Assessment of vertically-resolved PM10 from mobile lidar observations
- 1Laboratoire de Météorologie Dynamique, Ecole Polytechnique, 91128 Palaiseau, France
- 2Laboratoire des Sciences du Climat et de l'Environnement, Laboratoire mixte CEA-CNRS-UVSQ, CEA Saclay, 91191 Gif-sur-Yvette, France
- *now at: Laboratoire Atmosphères, Milieux et Observations Spatiales, Laboratoire mixte CNRS-UVSQ-UPMC, Université Paris 6, 75252 Paris, France
Abstract. We investigate in this study the vertical PM10 distributions from mobile measurements carried out from locations along the Paris Peripherique (highly trafficked beltway around Paris), examine distinctions in terms of aerosol concentrations between the outlying regions of Paris and the inner city and eventually discuss the influence of aerosol sources, meteorology, and dynamics on the retrieved PM10 distributions. To achieve these purposes, we combine in situ surface measurements with active remote sensing observations obtained from a great number of research programs in Paris area since 1999. Two approaches, devoted to the conversion of vertical profiles of lidar-derived extinction coefficients into PM10, have been set up. A very good agreement is found between the theoretical and empirical methods with a discrepancy of 3%. Hence, specific extinction cross-sections at 355 nm are provided with a reasonable relative uncertainty lower than 12% for urban (4.5 m2 g−1) and periurban (5.9 m2 g−1) aersols, lower than 26% for rural (7.1 m2 g−1) aerosols, biomass burning (2.6 m2 g−1) and dust (1.1 m2 g−1) aerosols The high spatial and temporal resolutions of the mobile lidar (respectively 1.5 m and 1 min) enable to follow the spatiotemporal variability of various layers trapping aerosols in the troposphere.
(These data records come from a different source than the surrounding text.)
<file path="design/flow/design.v">
module dclock(clk, rst, hrs, min, sec);
  input clk, rst;
  output reg [6:0] hrs, min, sec;
  always @(posedge clk or posedge rst) 
  begin
	if (rst) 
	begin
	  hrs <= 7'b0000000;
	  min <= 7'b0000000;
	  sec <= 7'b0000000;
	end 
	else 
	begin
	  sec <= sec + 1'd1;
	  if (sec == 59) 
	  begin
		sec <= 7'b0000000;
		min <= min + 1'd1;
		if (min==59 && sec==59)
	  begin
		  hrs <= hrs + 1'd1;
		  min<=7'b0000000;
		  if(hrs==23)
		  begin
			  hrs<=0;
			  min<=0;
			  sec<=0;
		  end
	  end
	  end
	end
  end
endmodule
</file>
<file path="design/flow/run.sh">
#!/bin/bash
# OpenROAD 26Q1-2900-gdf79404cd8, Yosys 0.63+post, stock flow scripts
make -C /OpenROAD-flow-scripts/flow DESIGN_CONFIG=/design/flow/config.mk WORK_HOME=/design/flow/orfs finish
</file>
<file path="design/flow/config.mk">
export PLATFORM = sky130hd
export DESIGN_NAME = dclock
export DESIGN_NICKNAME = dclock
export VERILOG_FILES = /design/flow/design.v
export SDC_FILE = /design/flow/constraint.sdc
export NUM_CORES = 4
export LEC_CHECK = 1
export CORE_AREA = 10 10 108 108
export DIE_AREA = 0 0 118 118
</file>
<file path="design/flow/constraint.sdc">
current_design dclock

set clk_period 2.1
set clk_io_pct 0.2

create_clock -name clk0 -period $clk_period [get_ports {clk}]

set non_clock_inputs [all_inputs -no_clocks]
set_input_delay [expr $clk_period * $clk_io_pct] -clock clk0 $non_clock_inputs
set_output_delay [expr $clk_period * $clk_io_pct] -clock clk0 [all_outputs]
</file>
==> results.json <==
{
  "path_max_fanout": 8,
  "final_common_cell": "clkdlybuf4s50_1",
  "io_buffer_count": 22,
  "drive_above_1_share": 0.119,
  "rsz0062_at_grt": "false",
  "peakVddDrop_mv": 0.206,
  "cts_max_path_buffers": 2,
  "status": "finished, final reports clean",
  "synthCells": 101,
  "dr_total_vias": 826,
  "postSynthSeqShare": 0.481,
  "synth_warnings": 1,
  "cts_buffers": 3,
  "grt_max_degree": 22,
  "die_area_sq_um": 13900,
  "first_pass_iters": 3,
  "initCoreUtil": 0.118,
  "io_pins": 23,
  "antenna_found_initial": 0,
  "grt_first_pass_wirelength_um": 4550,
  "die_height_um": 118,
  "area_delta_synth_final_pct": 38.3,
  "drc": 0,
  "hold_viol_final": 0,
  "hp-class": "in2async",
  "netlist_area_sq_um": 1090,
  "die_w_um": 118,
  "p_leak_nw": 0.612,
  "worstMarginPinSlew_ns": 0.509,
  "coreArea_sq_um": 9280,
  "endpoint_kind": "flop",
  "antenna-diode-count": 0,
  "total_power_w": 0.000675,
  "yosys-stat-area_sq_um": 1090,
  "synth_top_area_share": 0.481,
  "lay_top_cells": "clkdlybuf4s50_1, dfrtp_1, nand3_1, nand2_1, nor2_1",
  "p_per_area_nw_per_um2": 447,
  "clock-sinks": 21,
  "cts_tree": "built",
  "clock_latency_ns": 0.25,
  "openroad.warnings": 25,
  "slew_headroom": 0.658,
  "synth_cell_types": 36,
  "dpl.hpwl_um": 2090,
  "rows": 35,
  "finalSetupViolations": 0,
  "min_period_ns": 1.76,
  "ys_cells": 101,
  "ant_nets": 0,
  "post_cts_buffers": 0,
  "cts_resized": 0,
  "wl_um": 2640,
  "crit_arrival_ns": 1.91,
  "htreeDepth": 1,
  "track_usage": 0.0395,
  "yosysTopAreaCell": "dfrtp_1",
  "avgSynthCellArea_sq_um": 10.8,
  "overflow": 0,
  "fmax_mhz": 569,
  "wire_per_inst_um": 10.4,
  "fin_crit_sh": 0.837,
  "grt_pass1_vias": 774,
  "clock_skew_ns": 0.00358,
  "drtIter0Drc": 27,
  "gp_congestion": 0.796,
  "path_class": "reg2reg",
  "cts_hold_buf": 0,
  "viasPerCell": 3.24,
  "topCellsByArea": "dfrtp_1, nand3_1, ha_1",
  "clock-root-buffer": "clkbuf_8",
  "setup-tns-final_ns": 0,
  "drv_cap": 0,
  "slew_viol_final": 0,
  "path_clk_slew_ns": 0.08,
  "ys_seq_elements": 21,
  "cp.required_ns": 2.25,
  "crit_path_start_kind": "flop"
}
final timing paths:
kind / start / slack [ns] / to / depth (start not counted)
max: sec[0] / 0.34 / min[5] / 6
min: rst / 0.49 / sec[3] / 3
max reg2reg: sec[0] / 0.34 / min[5] / 6
min reg2reg: min[6] / 0.51 / min[6] / 1
max in group asynchronous: rst / 1.39 / hrs[1] / 3
min in group clk0: min[6] / 0.51 / min[6] / 1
Appropriate specific extinction cross-sections are applied in each layer detected in the vertical heterogeneities from the lidar profiles. The standard deviation (rms) between lidar-derived PM10 at 200 m above ground and surface network stations measurements was ~14μg m−3. This difference is particularly ascribed to a decorrelation of mass concentrations in the first meters of the boundary layer, as highlighted through multiangular lidar observations. Lidar signals can be used to follow mass concentrations with an uncertainty lower than 25% above urban areas and provide useful information on PM10 peak forecasting that affect air quality.